Data analyzed in this study were extracted from the Information for Management, Planning, Analysis, and Coordination (IMPAC II) database, which is used by the NIH staff to track and manage research grants and contracts. These data are publicly available through the NIH Commons (, except for personal identifying information, including race, ethnicity, and sex of applicants, per NIH policy. The data used in this study include application texts, demographics of the principal investigator (PI), impact and percentile scores, whether an application was discussed by a study section, and the ultimate funding decision. We identified whether applicants were new investigators using the new investigator flag in IMPAC II and considered all other applicants as established investigators. With the exception of the resubmission data in Fig. 2 and the multivariate regression analysis, which were limited to Type 1 (new) R01s, all other analyses considered both Type 1 and Type 2 (renewal) R01s submitted between FY 2011 and 2015. For descriptive analyses, race of the contact PI was used to group applications.
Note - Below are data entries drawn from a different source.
$ cat src/rtl/sar_sequencer.sv
module sar_sequencer
    import subrange_sar_pkg::*;
#(
    parameter int CBITS = 7,
    parameter int FBITS = 5,
    localparam int MAXB = (CBITS > FBITS) ? CBITS : FBITS,
    localparam int IDXW = (MAXB > 1) ? $clog2(MAXB) : 1
) (
    input  logic            clk_i,
    input  logic            rst_ni,
    input  logic            sample_i,
    output logic            start_o,
    output logic            coarse_step_o,
    output logic            fine_step_o,
    output logic            xfer_o,
    output logic            park_o,
    output logic [IDXW-1:0] idx_o,
    output logic            coarse_done_o,
    output logic            eoc_o
);

    typedef struct packed {
        seq_state_e      state;
        logic [IDXW-1:0] idx;
        logic            cdone;
        logic            eoc;
    } seq_t;

    seq_t seq_d, seq_q;

    always_comb begin
        seq_d         = seq_q;
        seq_d.cdone   = 1'b0;
        seq_d.eoc     = 1'b0;
        start_o       = 1'b0;
        coarse_step_o = 1'b0;
        fine_step_o   = 1'b0;
        xfer_o        = 1'b0;
        park_o        = 1'b0;
        case (seq_q.state)
            ST_IDLE: begin
                if (sample_i) begin
                    start_o     = 1'b1;
                    seq_d.state = ST_SAMPLE;
                end
            end
            ST_SAMPLE: begin
                seq_d.state = ST_COARSE;
                seq_d.idx   = IDXW'(CBITS - 1);
            end
            ST_COARSE: begin
                coarse_step_o = 1'b1;
                if (seq_q.idx == '0) begin
                    seq_d.state = ST_XFER;
                    seq_d.cdone = 1'b1;
                end else begin
                    seq_d.idx = seq_q.idx - IDXW'(1);
                end
            end
            ST_XFER: begin
                xfer_o      = 1'b1;
                seq_d.state = ST_SETTLE;
            end
            ST_SETTLE: begin
                seq_d.state = ST_FINE;
                seq_d.idx   = IDXW'(FBITS - 1);
            end
            ST_FINE: begin
                fine_step_o = 1'b1;
                if (seq_q.idx == '0) begin
                    park_o      = 1'b1;
                    seq_d.state = ST_IDLE;
                    seq_d.eoc   = 1'b1;
                end else begin
                    seq_d.idx = seq_q.idx - IDXW'(1);
                end
            end
            default: seq_d.state = ST_IDLE;
        endcase
    end

    always_ff @(posedge clk_i) begin
        if (!rst_ni) begin
            seq_q.state <= ST_IDLE;
            seq_q.idx   <= '0;
            seq_q.cdone <= 1'b0;
            seq_q.eoc   <= 1'b0;
        end else begin
            seq_q <= seq_d;
        end
    end

    assign idx_o         = seq_q.idx;
    assign coarse_done_o = seq_q.cdone;
    assign eoc_o         = seq_q.eoc;

    assert_cdone_pulse_R3: assert property (@(posedge clk_i) disable iff (!rst_ni)
        coarse_done_o |=> !coarse_done_o)
        else $error("coarse done wider than one cycle");

    assert_eoc_pulse_R7: assert property (@(posedge clk_i) disable iff (!rst_ni)
        eoc_o |=> !eoc_o)
        else $error("end of conversion wider than one cycle");

    // once busy, the sequencer never re-enters the sampling phase directly
    assert_busy_ignore_R10: assert property (@(posedge clk_i) disable iff (!rst_ni)
        (seq_q.state != ST_IDLE) |=> (seq_q.state != ST_SAMPLE))
        else $error("strobe restarted a running conversion");

endmodule
`src/rtl/belt_exec_pkg.sv`:
```
// Package: shared opcode values and decode control types for the belt
// execute unit. Assumes a 6-bit opcode field at the top of the word.
package belt_exec_pkg;

    localparam int OPC_W = 6;

    typedef enum logic [OPC_W-1:0] {
        OP_ADD  = 6'd1,
        OP_SUB  = 6'd2,
        OP_AND  = 6'd3,
        OP_OR   = 6'd4,
        OP_XOR  = 6'd5,
        OP_SHL  = 6'd6,
        OP_ADDC = 6'd8,
        OP_LDI  = 6'd16
    } belt_op_e;

    typedef enum logic [2:0] {
        FN_ADD,
        FN_SUB,
        FN_AND,
        FN_OR,
        FN_XOR,
        FN_SHL,
        FN_PASS
    } alu_fn_e;

    typedef struct packed {
        logic    legal;    // opcode is defined
        logic    dual;     // two results are dropped
        logic    use_imm;  // operand B replaced by the constant
        alu_fn_e fn;       // ALU function
    } dec_ctl_t;

endpackage

```
`src/rtl/belt_exec_decode.sv`:
```
// Module: belt_exec_decode
// Splits an instruction word into opcode, two position fields and the
// immediate, and maps the opcode onto ALU control. Purely combinational.
// Assumes the opcode occupies the top bits and the positions the rest.
module belt_exec_decode
    import belt_exec_pkg::*;
#(
    parameter int POS_W = 5
) (
    input  logic [OPC_W+2*POS_W-1:0] instr,
    output logic [POS_W-1:0]         pos_a,
    output logic [POS_W-1:0]         pos_b,
    output logic [2*POS_W-1:0]       imm,
    output dec_ctl_t                 ctl
);

    localparam int INSTR_W = OPC_W + 2 * POS_W;

    logic [OPC_W-1:0] opc;

    // Field extraction from the fixed word layout
    always_comb begin
        opc   = instr[INSTR_W-1 -: OPC_W];
        pos_a = instr[2*POS_W-1 -: POS_W];
        pos_b = instr[POS_W-1:0];
        imm   = instr[2*POS_W-1:0];
    end

    // Opcode to control mapping; unknown codes leave legal low
    always_comb begin
        ctl = '{legal: 1'b1, dual: 1'b0, use_imm: 1'b0, fn: FN_ADD};
        unique case (opc)
            OP_ADD:  ctl.fn = FN_ADD;
            OP_SUB:  ctl.fn = FN_SUB;
            OP_AND:  ctl.fn = FN_AND;
            OP_OR:   ctl.fn = FN_OR;
            OP_XOR:  ctl.fn = FN_XOR;
            OP_SHL:  ctl.fn = FN_SHL;
            OP_ADDC: begin
                ctl.fn   = FN_ADD;
                ctl.dual = 1'b1;
            end
            OP_LDI: begin
                ctl.fn      = FN_PASS;
                ctl.use_imm = 1'b1;
            end
            default: ctl.legal = 1'b0;
        endcase
    end

endmodule

```
`src/rtl/belt_exec_alu.sv`:
```
// Module: belt_exec_alu
// Computes one of the ALU functions on two operands and also returns the
// carry out of the adder. Combinational. Shift amount is the low bits of B.
module belt_exec_alu
    import belt_exec_pkg::*;
#(
    parameter int DATA_W = 32
) (
    input  alu_fn_e            fn,
    input  logic [DATA_W-1:0]  opa,
    input  logic [DATA_W-1:0]  opb,
    output logic [DATA_W-1:0]  res,
    output logic               carry
);

    localparam int SH_W = $clog2(DATA_W);

    logic [DATA_W:0] sum_ext;

    // Wide adder shared by ADD and the carry-producing add
    always_comb sum_ext = {1'b0, opa} + {1'b0, opb};

    // Result selection by function
    always_comb begin
        carry = sum_ext[DATA_W];
        unique case (fn)
            FN_ADD:  res = sum_ext[DATA_W-1:0];
            FN_SUB:  res = opa - opb;
            FN_AND:  res = opa & opb;
            FN_OR:   res = opa | opb;
            FN_XOR:  res = opa ^ opb;
            FN_SHL:  res = opa << opb[SH_W-1:0];
            FN_PASS: res = opb;
            default: res = '0;
        endcase
    end

endmodule

```
`src/rtl/belt_exec_drop.sv`:
```
// Module: belt_exec_drop
// Forms the drop port toward the belt store: one value, or a carry and a
// sum for the dual-result add. Assumes position 0 takes drop_val0.
module belt_exec_drop
    import belt_exec_pkg::*;
#(
    parameter int DATA_W = 32
) (
    input  logic              fire,
    input  dec_ctl_t          ctl,
    input  logic [DATA_W-1:0] res,
    input  logic              carry,
    output logic              drop_valid,
    output logic [1:0]        drop_count,
    output logic [DATA_W-1:0] drop_val0,
    output logic [DATA_W-1:0] drop_val1
);

    // Drop count and value ordering
    always_comb begin
        drop_valid = fire && ctl.legal;
        drop_count = ctl.dual ? 2'd2 : 2'd1;
        drop_val0  = res;
        drop_val1  = ctl.dual ? {{(DATA_W-1){1'b0}}, carry} : '0;
    end

endmodule

```
`src/rtl/belt_exec_unit.sv`:
```
// Module: belt_exec_unit (top)
// Single-cycle execute stage of a belt processor. Reads two belt positions
// from an external store, computes, and drops results at the belt front in
// the acceptance cycle. Assumes the store reads combinationally and pushes
// drop_count values at the clock edge while drop_valid is high.
module belt_exec_unit
    import belt_exec_pkg::*;
#(
    parameter int DATA_W = 32,
    parameter int POS_W  = 5
) (
    input  logic                        clk,
    input  logic                        rst_n,
    input  logic                        in_valid,
    output logic                        in_ready,
    input  logic [OPC_W+2*POS_W-1:0]    in_instr,
    output logic [POS_W-1:0]            rd_pos_a,
    output logic [POS_W-1:0]            rd_pos_b,
    input  logic [DATA_W-1:0]           rd_data_a,
    input  logic [DATA_W-1:0]           rd_data_b,
    output logic                        drop_valid,
    output logic [1:0]                  drop_count,
    output logic [DATA_W-1:0]           drop_val0,
    output logic [DATA_W-1:0]           drop_val1,
    output logic                        illegal_flag
);

    localparam int IMM_W = 2 * POS_W;

    dec_ctl_t          ctl;
    logic [IMM_W-1:0]  imm;
    logic [DATA_W-1:0] opb;
    logic [DATA_W-1:0] alu_res;
    logic              alu_carry;
    logic              fire;
    logic              ready_q;
    logic              illegal_q;

    belt_exec_decode #(.POS_W(POS_W)) u_dec (
        .instr (in_instr),
        .pos_a (rd_pos_a),
        .pos_b (rd_pos_b),
        .imm   (imm),
        .ctl   (ctl)
    );

    // Operand B selection: belt value or sign-extended constant
    always_comb opb = ctl.use_imm ? {{(DATA_W-IMM_W){imm[IMM_W-1]}}, imm} : rd_data_b;

    belt_exec_alu #(.DATA_W(DATA_W)) u_alu (
        .fn    (ctl.fn),
        .opa   (rd_data_a),
        .opb   (opb),
        .res   (alu_res),
        .carry (alu_carry)
    );

    // Handshake completion
    always_comb fire = in_valid && ready_q;

    belt_exec_drop #(.DATA_W(DATA_W)) u_drop (
        .fire       (fire),
        .ctl        (ctl),
        .res        (alu_res),
        .carry      (alu_carry),
        .drop_valid (drop_valid),
        .drop_count (drop_count),
        .drop_val0  (drop_val0),
        .drop_val1  (drop_val1)
    );

    // Ready comes up one cycle after reset release
    always_ff @(posedge clk) begin
        if (!rst_n) ready_q <= 1'b0;
        else        ready_q <= 1'b1;
    end

    // Illegal flag tracks the last accepted instruction
    always_ff @(posedge clk) begin
        if (!rst_n)    illegal_q <= 1'b0;
        else if (fire) illegal_q <= !ctl.legal;
    end

    assign in_ready     = ready_q;
    assign illegal_flag = illegal_q;

endmodule

```
`config.mk`:
```
export PLATFORM = sky130hd
export DESIGN_NAME = belt_exec_unit
export DESIGN_NICKNAME = d
export VERILOG_FILES = /design/src/rtl/belt_exec_pkg.sv /design/src/rtl/belt_exec_decode.sv /design/src/rtl/belt_exec_alu.sv /design/src/rtl/belt_exec_drop.sv /design/src/rtl/belt_exec_unit.sv
export SDC_FILE = /design/constraint.sdc
export NUM_CORES = 1
export LEC_CHECK = 0
export BUFFER_PORTS_ARGS = -buffer_cell sky130_fd_sc_hd__buf_4
export CAP_MARGIN = 20
export CELL_PAD_IN_SITES_DETAIL_PLACEMENT = 1
export CELL_PAD_IN_SITES_GLOBAL_PLACEMENT = 1
export CORE_MARGIN = 2
export CORE_UTILIZATION = 37
export DETAILED_ROUTE_END_ITERATION = 10
export HOLD_SLACK_MARGIN = 0.06
export PLACE_DENSITY_LB_ADDON = 0.05
export REMOVE_ABC_BUFFERS = 1
export SETUP_SLACK_MARGIN = 0.1
export SYNTH_ARGS = -nofsm -noshare
export SYNTH_HDL_FRONTEND = slang
export SYNTH_SLANG_ARGS = --single-unit
```
`constraint.sdc`:
```
create_clock -name clk -period 7.35 [get_ports clk]
set_input_delay 1.47 -clock clk [delete_from_list [all_inputs] [get_ports clk]]
set_output_delay 1.47 -clock clk [all_outputs]
set_load 0.05 [all_outputs]
```
## Word-level counts from Yosys, hierarchy flattened

Index checks and enable logic that the tools add are counted.

| storage, ports and cells | value |
|---|---|
| output and inout bits | 79 |
| logic and storage cells | 36 |
| register bits | 2 |

| cells by class | value |
|---|---|
| bitwise operators | 3 |
| muxes and demuxes | 9 |
| shift operators | 1 |
| reduce and logical (&&, ||, !) cells | 5 |
| add/subtract/negate cells | 2 |
| equal/unequal tests | 14 |

Operators by type and width:

| kind | number |
|---|---|
| 32-bit one-hot mux with 7 select lines | 1 |
| 32-bit by 32-bit adder with 33-bit output | 1 |
| 32-bit AND | 1 |
| 32-bit 2-to-1 mux | 1 |
| 32-bit bitwise OR | 1 |
| 32-bit by 5-bit left shift with 32-bit output | 1 |
| 32-bit subtractor | 1 |
| 32-bit bitwise XOR | 1 |
| 6-bit by 3-bit == test with 1-bit output, second input constant | 3 |
| 3-bit one-hot mux with 6 select lines | 1 |
| 6-bit by 2-bit == test with 1-bit output, second input constant | 2 |
| 3-bit == test, second input constant | 3 |
| 8-bit OR reduction | 1 |
| 3-bit by 2-bit == test with 1-bit output, second input constant | 2 |
| 6-bit by 1-bit == test with 1-bit output, second input constant | 1 |
| 6-bit by 4-bit == test with 1-bit output, second input constant | 1 |
| 6-bit by 5-bit == test with 1-bit output, second input constant | 1 |
| 1-bit 2-to-1 mux | 5 |
| 3-bit by 1-bit == test with 1-bit output, second input constant | 1 |
| 3-bit zero test | 1 |
| 1-bit logical AND | 2 |
| 2-bit 2-to-1 mux | 1 |
| 1-bit zero test | 1 |

## Logic depth before layout (Yosys ltp)

Gate-level depths: netlist of the first run.

| depth | value |
|---|---|
| word-level depth | 5 |
| gate-level depth with buffers | 23 |
| mapped depth without buffers | 16 |

## By module

A second synthesis of the first run with hierarchy kept.

| second synthesis, totals | value |
|---|---|
| cells, all modules | 1230 |
| area, all modules | 8011.4 µm² |

Modules (own cells, without submodules):

| module | times used | area an instance (µm²) | seq. area each (µm²) | cells an instance |
|---|---|---|---|---|
| belt_exec_alu | 1 | 6830.3 | 0.0 | 1057 |
| belt_exec_drop | 1 | 500.5 | 0.0 | 68 |
| belt_exec_unit | 1 | 399.1 | 40.0 | 66 |
| belt_exec_decode | 1 | 281.5 | 0.0 | 39 |

## Worst setup path before layout of the first run

Ideal clock, no wire load.

| timing path | value |
|---|---|
| kind | input to output |
| from | in in_instr[11] |
| to | out drop_val0[19] |
| path buffers | 6 |
| stages on the path | 20 |
| data arrival time | 6.357 ns |
| slack | -0.477 ns |
| cells stage by stage | buf_6 or4b_1 buf_2 nor2_8 a21oi_2 inv_1 buf_2 buf_2 buf_2 ha_1 clkbuf_1 or3b_2 o211ai_1 o211a_1 o311ai_2 and3_1 o211a_1 nor3b_1 a21oi_1 o21ai_0 |

| on the way | value |
|---|---|
| longest elaborated chain between the ends | 5 |
| elaborated cells between the ends (all ways) | 23 |
| classes of those cells | 2 x add/sub; 12 x eq/ne; 1 x shift; 4 x mux; 3 x bitwise; 1 x reduce/logical |

Ends and longest elaborated chain:

| item | RTL line | text |
|---|---|---|
| start: declaration | belt_exec_unit.sv:16 | `input logic [OPC_W+2*POS_W-1:0] in_instr,` |
| 6-bit by 5-bit == test with 1-bit output | belt_exec_decode.sv:32 | `unique case (opc)` |
| 1-bit 2-to-1 mux | belt_exec_decode.sv:32 |  |
| 32-bit 2-to-1 mux | belt_exec_unit.sv:48 | `always_comb opb = ctl.use_imm ? {{(DATA_W-IMM_W){imm[IMM_W-1]}}, imm} : rd_data_b;` |
| 32-bit subtractor (tied with other cells) | belt_exec_alu.sv:28 | `FN_SUB: res = opa - opb;` |
| 32-bit one-hot mux with 7 select lines * | belt_exec_alu.sv:26 | `unique case (fn)` |
| end: declaration | belt_exec_unit.sv:23 | `output logic [DATA_W-1:0] drop_val0,` |

Mark *: on every way between the ends. The rest lies on a longest branch, timed or not.

## Worst setup path in the final report of the first run

| timing path | value |
|---|---|
| from | in in_instr[12] |
| to | out drop_val0[31] |

Same word-level chain as after synthesis.
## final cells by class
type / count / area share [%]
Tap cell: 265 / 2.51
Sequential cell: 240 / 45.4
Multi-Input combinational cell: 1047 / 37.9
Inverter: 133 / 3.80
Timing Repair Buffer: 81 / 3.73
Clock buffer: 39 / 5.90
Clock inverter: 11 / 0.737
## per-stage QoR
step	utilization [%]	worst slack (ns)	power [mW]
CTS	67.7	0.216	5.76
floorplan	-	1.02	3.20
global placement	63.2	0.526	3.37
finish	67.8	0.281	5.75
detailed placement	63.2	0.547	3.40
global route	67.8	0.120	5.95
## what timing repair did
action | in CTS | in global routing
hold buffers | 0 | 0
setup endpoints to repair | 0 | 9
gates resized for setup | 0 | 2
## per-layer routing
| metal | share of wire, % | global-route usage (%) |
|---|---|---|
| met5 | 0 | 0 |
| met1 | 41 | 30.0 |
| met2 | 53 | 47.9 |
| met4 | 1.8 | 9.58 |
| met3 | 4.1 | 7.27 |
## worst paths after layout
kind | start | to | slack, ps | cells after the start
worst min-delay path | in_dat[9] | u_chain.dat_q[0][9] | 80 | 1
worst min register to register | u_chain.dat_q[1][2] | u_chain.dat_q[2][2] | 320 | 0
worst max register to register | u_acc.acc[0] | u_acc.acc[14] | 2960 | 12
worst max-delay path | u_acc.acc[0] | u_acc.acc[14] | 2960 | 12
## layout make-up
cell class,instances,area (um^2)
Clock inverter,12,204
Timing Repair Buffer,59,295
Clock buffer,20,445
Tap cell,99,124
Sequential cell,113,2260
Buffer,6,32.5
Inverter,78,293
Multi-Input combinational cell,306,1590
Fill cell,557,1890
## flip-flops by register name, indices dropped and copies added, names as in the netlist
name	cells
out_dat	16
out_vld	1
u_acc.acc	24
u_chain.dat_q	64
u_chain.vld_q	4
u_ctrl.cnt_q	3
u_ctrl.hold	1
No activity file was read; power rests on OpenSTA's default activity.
==> config.mk <==
export PLATFORM = sky130hd
export DESIGN_NAME = tdma_tx_engine
export DESIGN_NICKNAME = d
export VERILOG_FILES = /design/src/rtl/tdma_pkg.sv /design/src/rtl/tdma_regs.sv /design/src/rtl/tdma_walker.sv /design/src/rtl/tdma_byte_out.sv /design/src/rtl/tdma_tx_engine.sv
export SDC_FILE = /design/constraint.sdc
export NUM_CORES = 1
export LEC_CHECK = 0
export BUFFER_PORTS_ARGS = -buffer_cell sky130_fd_sc_hd__buf_4
export CAP_MARGIN = 20
export CORE_UTILIZATION = 40
export DETAILED_ROUTE_END_ITERATION = 10
export PLACE_DENSITY_LB_ADDON = 0.3
export REMOVE_ABC_BUFFERS = 1
export SLEW_MARGIN = 15
export SYNTH_ARGS = -nofsm -noshare
export SYNTH_HDL_FRONTEND = slang
export SYNTH_SLANG_ARGS = --single-unit
==> constraint.sdc <==
create_clock -name clk -period 2.8 [get_ports clk]
set_input_delay 0.14 -clock clk [delete_from_list [all_inputs] [get_ports clk]]
set_output_delay 0.14 -clock clk [all_outputs]
set_load 0.1 [all_outputs]
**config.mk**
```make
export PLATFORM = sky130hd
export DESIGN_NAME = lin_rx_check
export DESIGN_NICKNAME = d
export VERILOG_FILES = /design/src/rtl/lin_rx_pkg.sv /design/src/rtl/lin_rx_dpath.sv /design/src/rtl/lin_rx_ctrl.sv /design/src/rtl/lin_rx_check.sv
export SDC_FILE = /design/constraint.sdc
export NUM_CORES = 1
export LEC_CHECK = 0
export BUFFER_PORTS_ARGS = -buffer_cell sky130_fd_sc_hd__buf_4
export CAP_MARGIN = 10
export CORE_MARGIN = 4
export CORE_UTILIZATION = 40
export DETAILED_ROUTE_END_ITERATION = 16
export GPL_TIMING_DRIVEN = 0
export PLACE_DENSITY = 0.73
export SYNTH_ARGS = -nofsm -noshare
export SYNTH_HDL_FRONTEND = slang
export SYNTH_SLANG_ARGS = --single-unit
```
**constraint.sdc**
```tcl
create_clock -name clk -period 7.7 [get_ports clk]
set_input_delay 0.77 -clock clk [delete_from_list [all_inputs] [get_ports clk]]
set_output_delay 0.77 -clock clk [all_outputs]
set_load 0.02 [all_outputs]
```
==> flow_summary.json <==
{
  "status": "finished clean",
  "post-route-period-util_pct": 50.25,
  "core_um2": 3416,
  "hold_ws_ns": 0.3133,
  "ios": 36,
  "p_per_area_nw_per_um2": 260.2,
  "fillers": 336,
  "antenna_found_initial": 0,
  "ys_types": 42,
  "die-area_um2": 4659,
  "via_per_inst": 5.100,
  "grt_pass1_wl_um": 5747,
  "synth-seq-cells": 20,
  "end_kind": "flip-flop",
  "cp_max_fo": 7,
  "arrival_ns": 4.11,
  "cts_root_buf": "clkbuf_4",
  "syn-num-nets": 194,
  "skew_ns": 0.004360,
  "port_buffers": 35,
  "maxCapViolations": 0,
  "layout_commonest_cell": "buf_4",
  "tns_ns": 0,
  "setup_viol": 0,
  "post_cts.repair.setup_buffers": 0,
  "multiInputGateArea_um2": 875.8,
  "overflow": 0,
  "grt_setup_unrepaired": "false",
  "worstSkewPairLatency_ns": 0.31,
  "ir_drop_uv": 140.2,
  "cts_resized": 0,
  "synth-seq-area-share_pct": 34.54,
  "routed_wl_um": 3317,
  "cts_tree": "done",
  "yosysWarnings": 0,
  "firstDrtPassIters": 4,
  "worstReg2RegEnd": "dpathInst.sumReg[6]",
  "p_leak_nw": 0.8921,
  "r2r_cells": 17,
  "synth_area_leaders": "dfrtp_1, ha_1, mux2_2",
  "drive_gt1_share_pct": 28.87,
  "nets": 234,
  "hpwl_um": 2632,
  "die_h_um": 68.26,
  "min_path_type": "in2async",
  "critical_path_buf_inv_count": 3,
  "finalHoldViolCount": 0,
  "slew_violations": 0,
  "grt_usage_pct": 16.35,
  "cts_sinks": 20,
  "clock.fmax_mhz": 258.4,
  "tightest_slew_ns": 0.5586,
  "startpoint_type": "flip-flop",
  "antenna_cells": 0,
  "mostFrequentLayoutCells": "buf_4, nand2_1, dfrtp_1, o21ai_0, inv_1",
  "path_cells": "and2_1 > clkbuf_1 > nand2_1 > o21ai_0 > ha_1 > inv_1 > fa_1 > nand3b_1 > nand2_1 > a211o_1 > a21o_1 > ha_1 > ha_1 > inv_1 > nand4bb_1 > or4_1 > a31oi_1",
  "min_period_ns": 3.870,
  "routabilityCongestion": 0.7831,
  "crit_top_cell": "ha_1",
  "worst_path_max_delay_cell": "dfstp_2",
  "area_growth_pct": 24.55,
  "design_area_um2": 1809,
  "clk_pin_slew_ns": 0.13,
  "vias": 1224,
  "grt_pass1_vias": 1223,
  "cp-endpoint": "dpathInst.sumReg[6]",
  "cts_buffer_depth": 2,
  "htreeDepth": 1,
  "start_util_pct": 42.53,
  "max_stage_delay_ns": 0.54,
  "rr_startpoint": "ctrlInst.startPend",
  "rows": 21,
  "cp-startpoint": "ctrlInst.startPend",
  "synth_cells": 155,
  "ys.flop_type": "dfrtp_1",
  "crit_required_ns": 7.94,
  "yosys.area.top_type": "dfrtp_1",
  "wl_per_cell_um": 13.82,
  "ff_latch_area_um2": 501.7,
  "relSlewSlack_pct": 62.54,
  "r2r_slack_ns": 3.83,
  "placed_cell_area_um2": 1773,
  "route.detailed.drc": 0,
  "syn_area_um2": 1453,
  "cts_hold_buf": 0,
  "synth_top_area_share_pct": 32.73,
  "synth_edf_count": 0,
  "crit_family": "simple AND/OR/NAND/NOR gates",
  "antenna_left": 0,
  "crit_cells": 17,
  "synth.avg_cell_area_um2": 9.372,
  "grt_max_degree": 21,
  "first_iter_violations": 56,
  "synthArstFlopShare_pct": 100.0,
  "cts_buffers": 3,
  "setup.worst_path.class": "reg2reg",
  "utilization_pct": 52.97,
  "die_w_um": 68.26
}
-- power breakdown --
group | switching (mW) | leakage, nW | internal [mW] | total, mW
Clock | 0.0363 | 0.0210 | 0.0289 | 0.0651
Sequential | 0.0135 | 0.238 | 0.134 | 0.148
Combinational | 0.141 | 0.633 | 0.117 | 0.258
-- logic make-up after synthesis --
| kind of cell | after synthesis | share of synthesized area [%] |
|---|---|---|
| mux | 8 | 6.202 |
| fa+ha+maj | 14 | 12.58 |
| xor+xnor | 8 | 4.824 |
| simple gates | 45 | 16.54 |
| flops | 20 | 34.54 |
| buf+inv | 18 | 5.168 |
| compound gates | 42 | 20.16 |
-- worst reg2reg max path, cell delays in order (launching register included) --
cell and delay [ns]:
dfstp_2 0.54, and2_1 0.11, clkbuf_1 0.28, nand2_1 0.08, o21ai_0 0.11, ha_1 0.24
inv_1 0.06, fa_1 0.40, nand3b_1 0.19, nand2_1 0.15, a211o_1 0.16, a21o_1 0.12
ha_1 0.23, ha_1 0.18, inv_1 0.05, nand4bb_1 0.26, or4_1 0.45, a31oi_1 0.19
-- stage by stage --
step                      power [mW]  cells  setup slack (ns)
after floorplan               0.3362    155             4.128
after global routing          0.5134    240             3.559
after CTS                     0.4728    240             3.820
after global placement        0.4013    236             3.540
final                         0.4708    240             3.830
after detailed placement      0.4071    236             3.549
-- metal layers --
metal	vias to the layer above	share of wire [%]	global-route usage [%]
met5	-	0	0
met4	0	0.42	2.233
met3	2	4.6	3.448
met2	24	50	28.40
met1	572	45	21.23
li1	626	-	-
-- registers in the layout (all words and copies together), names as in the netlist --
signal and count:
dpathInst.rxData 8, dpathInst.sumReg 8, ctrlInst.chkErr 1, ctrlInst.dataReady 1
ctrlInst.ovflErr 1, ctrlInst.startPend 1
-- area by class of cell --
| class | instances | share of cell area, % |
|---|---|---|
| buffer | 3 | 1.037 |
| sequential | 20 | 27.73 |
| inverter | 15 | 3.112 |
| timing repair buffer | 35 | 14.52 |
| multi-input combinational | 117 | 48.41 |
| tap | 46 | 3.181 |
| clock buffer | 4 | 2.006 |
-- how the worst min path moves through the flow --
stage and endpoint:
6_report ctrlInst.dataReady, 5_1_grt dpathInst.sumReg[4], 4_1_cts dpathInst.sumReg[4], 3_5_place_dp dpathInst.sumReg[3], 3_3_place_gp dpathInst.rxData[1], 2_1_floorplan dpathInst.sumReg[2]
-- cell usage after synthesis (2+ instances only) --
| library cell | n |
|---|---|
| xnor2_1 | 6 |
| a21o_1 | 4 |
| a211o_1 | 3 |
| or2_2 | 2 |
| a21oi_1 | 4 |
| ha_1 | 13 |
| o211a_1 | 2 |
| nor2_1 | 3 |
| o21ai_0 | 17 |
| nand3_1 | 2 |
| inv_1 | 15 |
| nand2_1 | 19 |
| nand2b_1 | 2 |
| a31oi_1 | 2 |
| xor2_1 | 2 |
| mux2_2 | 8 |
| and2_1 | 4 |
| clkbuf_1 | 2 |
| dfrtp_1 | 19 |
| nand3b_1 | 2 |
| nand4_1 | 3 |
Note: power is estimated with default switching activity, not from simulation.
For multivariate regression, multi-PI applications were excluded. To visually represent the differing proportions of applications submitted, discussed, and funded for AA/B and WH applicants, we produced a flow diagram that we termed a “rocket chart” because of its shape (see more details in the “Rocket charts” section below).

To analyze the effect of the initial impact score on the funding gap, we extracted the overall impact score data from IMPAC II. Impact and percentile scores were only assigned to discussed applications and were available for 100 and 91%, respectively, of discussed R01 applications.